**YOUR INSTRUCTIONS**
What you give back should be exactly the opening lines of the data, ending with the line that contains "496 | 11300 |" and including it.

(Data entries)
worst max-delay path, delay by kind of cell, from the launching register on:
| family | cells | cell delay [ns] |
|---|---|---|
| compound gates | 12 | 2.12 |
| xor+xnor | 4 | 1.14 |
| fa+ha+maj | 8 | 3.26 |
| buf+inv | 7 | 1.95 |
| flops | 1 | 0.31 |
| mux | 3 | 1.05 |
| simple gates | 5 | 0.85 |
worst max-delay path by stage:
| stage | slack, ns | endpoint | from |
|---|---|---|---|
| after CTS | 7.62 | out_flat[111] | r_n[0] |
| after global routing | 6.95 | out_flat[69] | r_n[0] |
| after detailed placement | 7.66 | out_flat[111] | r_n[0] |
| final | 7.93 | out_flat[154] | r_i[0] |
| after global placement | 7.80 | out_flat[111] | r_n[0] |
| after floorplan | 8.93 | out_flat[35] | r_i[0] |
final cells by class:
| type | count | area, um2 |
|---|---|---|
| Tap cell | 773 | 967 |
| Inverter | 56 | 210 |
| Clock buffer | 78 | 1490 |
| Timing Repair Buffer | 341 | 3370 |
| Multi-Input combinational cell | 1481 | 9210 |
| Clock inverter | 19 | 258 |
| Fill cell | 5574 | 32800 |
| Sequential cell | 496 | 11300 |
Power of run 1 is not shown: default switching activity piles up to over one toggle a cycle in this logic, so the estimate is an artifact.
### src/rtl/fifo_rd_ctrl.sv
// Read-side controller for an asynchronous (dual-clock) FIFO.
//
// Owns the read pointer, and brings the write pointer into the read clock
// domain. From those it derives the empty flag, the almost-empty flag, the
// fill level and a sticky underflow flag.
//
// Pointers are ADDRSIZE+1 bits wide. The extra MSB tells "full" apart from
// "empty" when the address bits match. Only the read pointer's Gray form
// crosses to the write domain. The incoming Gray write pointer goes through a
// plain two-flop synchronizer. Because a Gray code changes one bit per step,
// the synchronized value is always either the old pointer or the new one.
//
// Every status output is registered from next-state values. This makes empty
// assert on the same edge that consumes the last entry. Empty only clears
// after the new write pointer has passed through the synchronizer, so the
// flag is pessimistic but always safe.

module fifo_rd_ctrl #(
   parameter int ADDRSIZE = 4,
   parameter int AE_LEVEL = 1
) (
   input  logic                rclk,
   input  logic                rrst_n,
   input  logic [ADDRSIZE:0]   wptr,
   input  logic                rinc,
   input  logic                rclr_err,
   output logic [ADDRSIZE-1:0] raddr,
   output logic [ADDRSIZE:0]   rptr,
   output logic                rempty,
   output logic                raempty,
   output logic [ADDRSIZE:0]   rlevel,
   output logic                runderflow
);

   // Almost-empty threshold, resized once to pointer width for the compare.
   localparam logic [ADDRSIZE:0] AE_THRESH = (ADDRSIZE+1)'(AE_LEVEL);

   // Two-stage synchronizer for the foreign Gray write pointer.
   logic [ADDRSIZE:0] rq1_wptr;
   logic [ADDRSIZE:0] rq2_wptr;

   // Binary read pointer and its next-state companions.
   logic [ADDRSIZE:0] rbin;
   logic [ADDRSIZE:0] rbin_next;
   logic [ADDRSIZE:0] rgray_next;
   logic              rd_en;

   // Synchronized write pointer converted to binary, and the resulting level.
   logic [ADDRSIZE:0] wbin_s;
   logic [ADDRSIZE:0] level_next;

   // Capture the Gray write pointer through two flops. Only rq2_wptr is used.
   always_ff @(posedge rclk or negedge rrst_n) begin
      if (!rrst_n) begin
         rq1_wptr <= '0;
         rq2_wptr <= '0;
      end else begin
         rq1_wptr <= wptr;
         rq2_wptr <= rq1_wptr;
      end
   end

   // A read happens only when one is requested and the FIFO is not empty.
   // The pointer therefore stays put when a read is attempted while empty.
   always_comb begin
      rd_en      = rinc & ~rempty;
      rbin_next  = rbin + {{ADDRSIZE{1'b0}}, rd_en};
      rgray_next = (rbin_next >> 1) ^ rbin_next;
   end

   // Convert Gray to binary. Binary bit i is the XOR of Gray bits i and above.
   always_comb begin
      wbin_s = '0;
      for (int i = 0; i <= ADDRSIZE; i++) begin
         wbin_s[i] = ^(rq2_wptr >> i);
      end
   end

   // Fill level seen after this edge. The subtraction wraps modulo
   // 2^(ADDRSIZE+1), so it stays correct across pointer wrap. Pointers that
   // differ only in the MSB give exactly 2^ADDRSIZE, the full count.
   always_comb begin
      level_next = wbin_s - rbin_next;
   end

   // Read pointer register. Its low bits address memory with no path from rinc.
   always_ff @(posedge rclk or negedge rrst_n) begin
      if (!rrst_n) begin
         rbin <= '0;
         rptr <= '0;
      end else begin
         rbin <= rbin_next;
         rptr <= rgray_next;
      end
   end

   assign raddr = rbin[ADDRSIZE-1:0];

   // Register empty, almost-empty and level from the same next-state values.
   // This keeps empty true exactly when the level reads zero.
   always_ff @(posedge rclk or negedge rrst_n) begin
      if (!rrst_n) begin
         rempty  <= 1'b1;
         raempty <= 1'b1;
         rlevel  <= '0;
      end else begin
         rempty  <= (rgray_next == rq2_wptr);
         raempty <= (level_next <= AE_THRESH);
         rlevel  <= level_next;
      end
   end

   // Sticky underflow. A read attempt while empty sets it; rclr_err clears it.
   // If both happen in the same cycle, set wins.
   always_ff @(posedge rclk or negedge rrst_n) begin
      if (!rrst_n) begin
         runderflow <= 1'b0;
      end else if (rinc & rempty) begin
         runderflow <= 1'b1;
      end else if (rclr_err) begin
         runderflow <= 1'b0;
      end
   end

endmodule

**FINAL ANSWER**
worst max-delay path, delay by kind of cell, from the launching register on:
| family | cells | cell delay [ns] |
|---|---|---|
| compound gates | 12 | 2.12 |
| xor+xnor | 4 | 1.14 |
| fa+ha+maj | 8 | 3.26 |
| buf+inv | 7 | 1.95 |
| flops | 1 | 0.31 |
| mux | 3 | 1.05 |
| simple gates | 5 | 0.85 |
worst max-delay path by stage:
| stage | slack, ns | endpoint | from |
|---|---|---|---|
| after CTS | 7.62 | out_flat[111] | r_n[0] |
| after global routing | 6.95 | out_flat[69] | r_n[0] |
| after detailed placement | 7.66 | out_flat[111] | r_n[0] |
| final | 7.93 | out_flat[154] | r_i[0] |
| after global placement | 7.80 | out_flat[111] | r_n[0] |
| after floorplan | 8.93 | out_flat[35] | r_i[0] |
final cells by class:
| type | count | area, um2 |
|---|---|---|
| Tap cell | 773 | 967 |
| Inverter | 56 | 210 |
| Clock buffer | 78 | 1490 |
| Timing Repair Buffer | 341 | 3370 |
| Multi-Input combinational cell | 1481 | 9210 |
| Clock inverter | 19 | 258 |
| Fill cell | 5574 | 32800 |
| Sequential cell | 496 | 11300 |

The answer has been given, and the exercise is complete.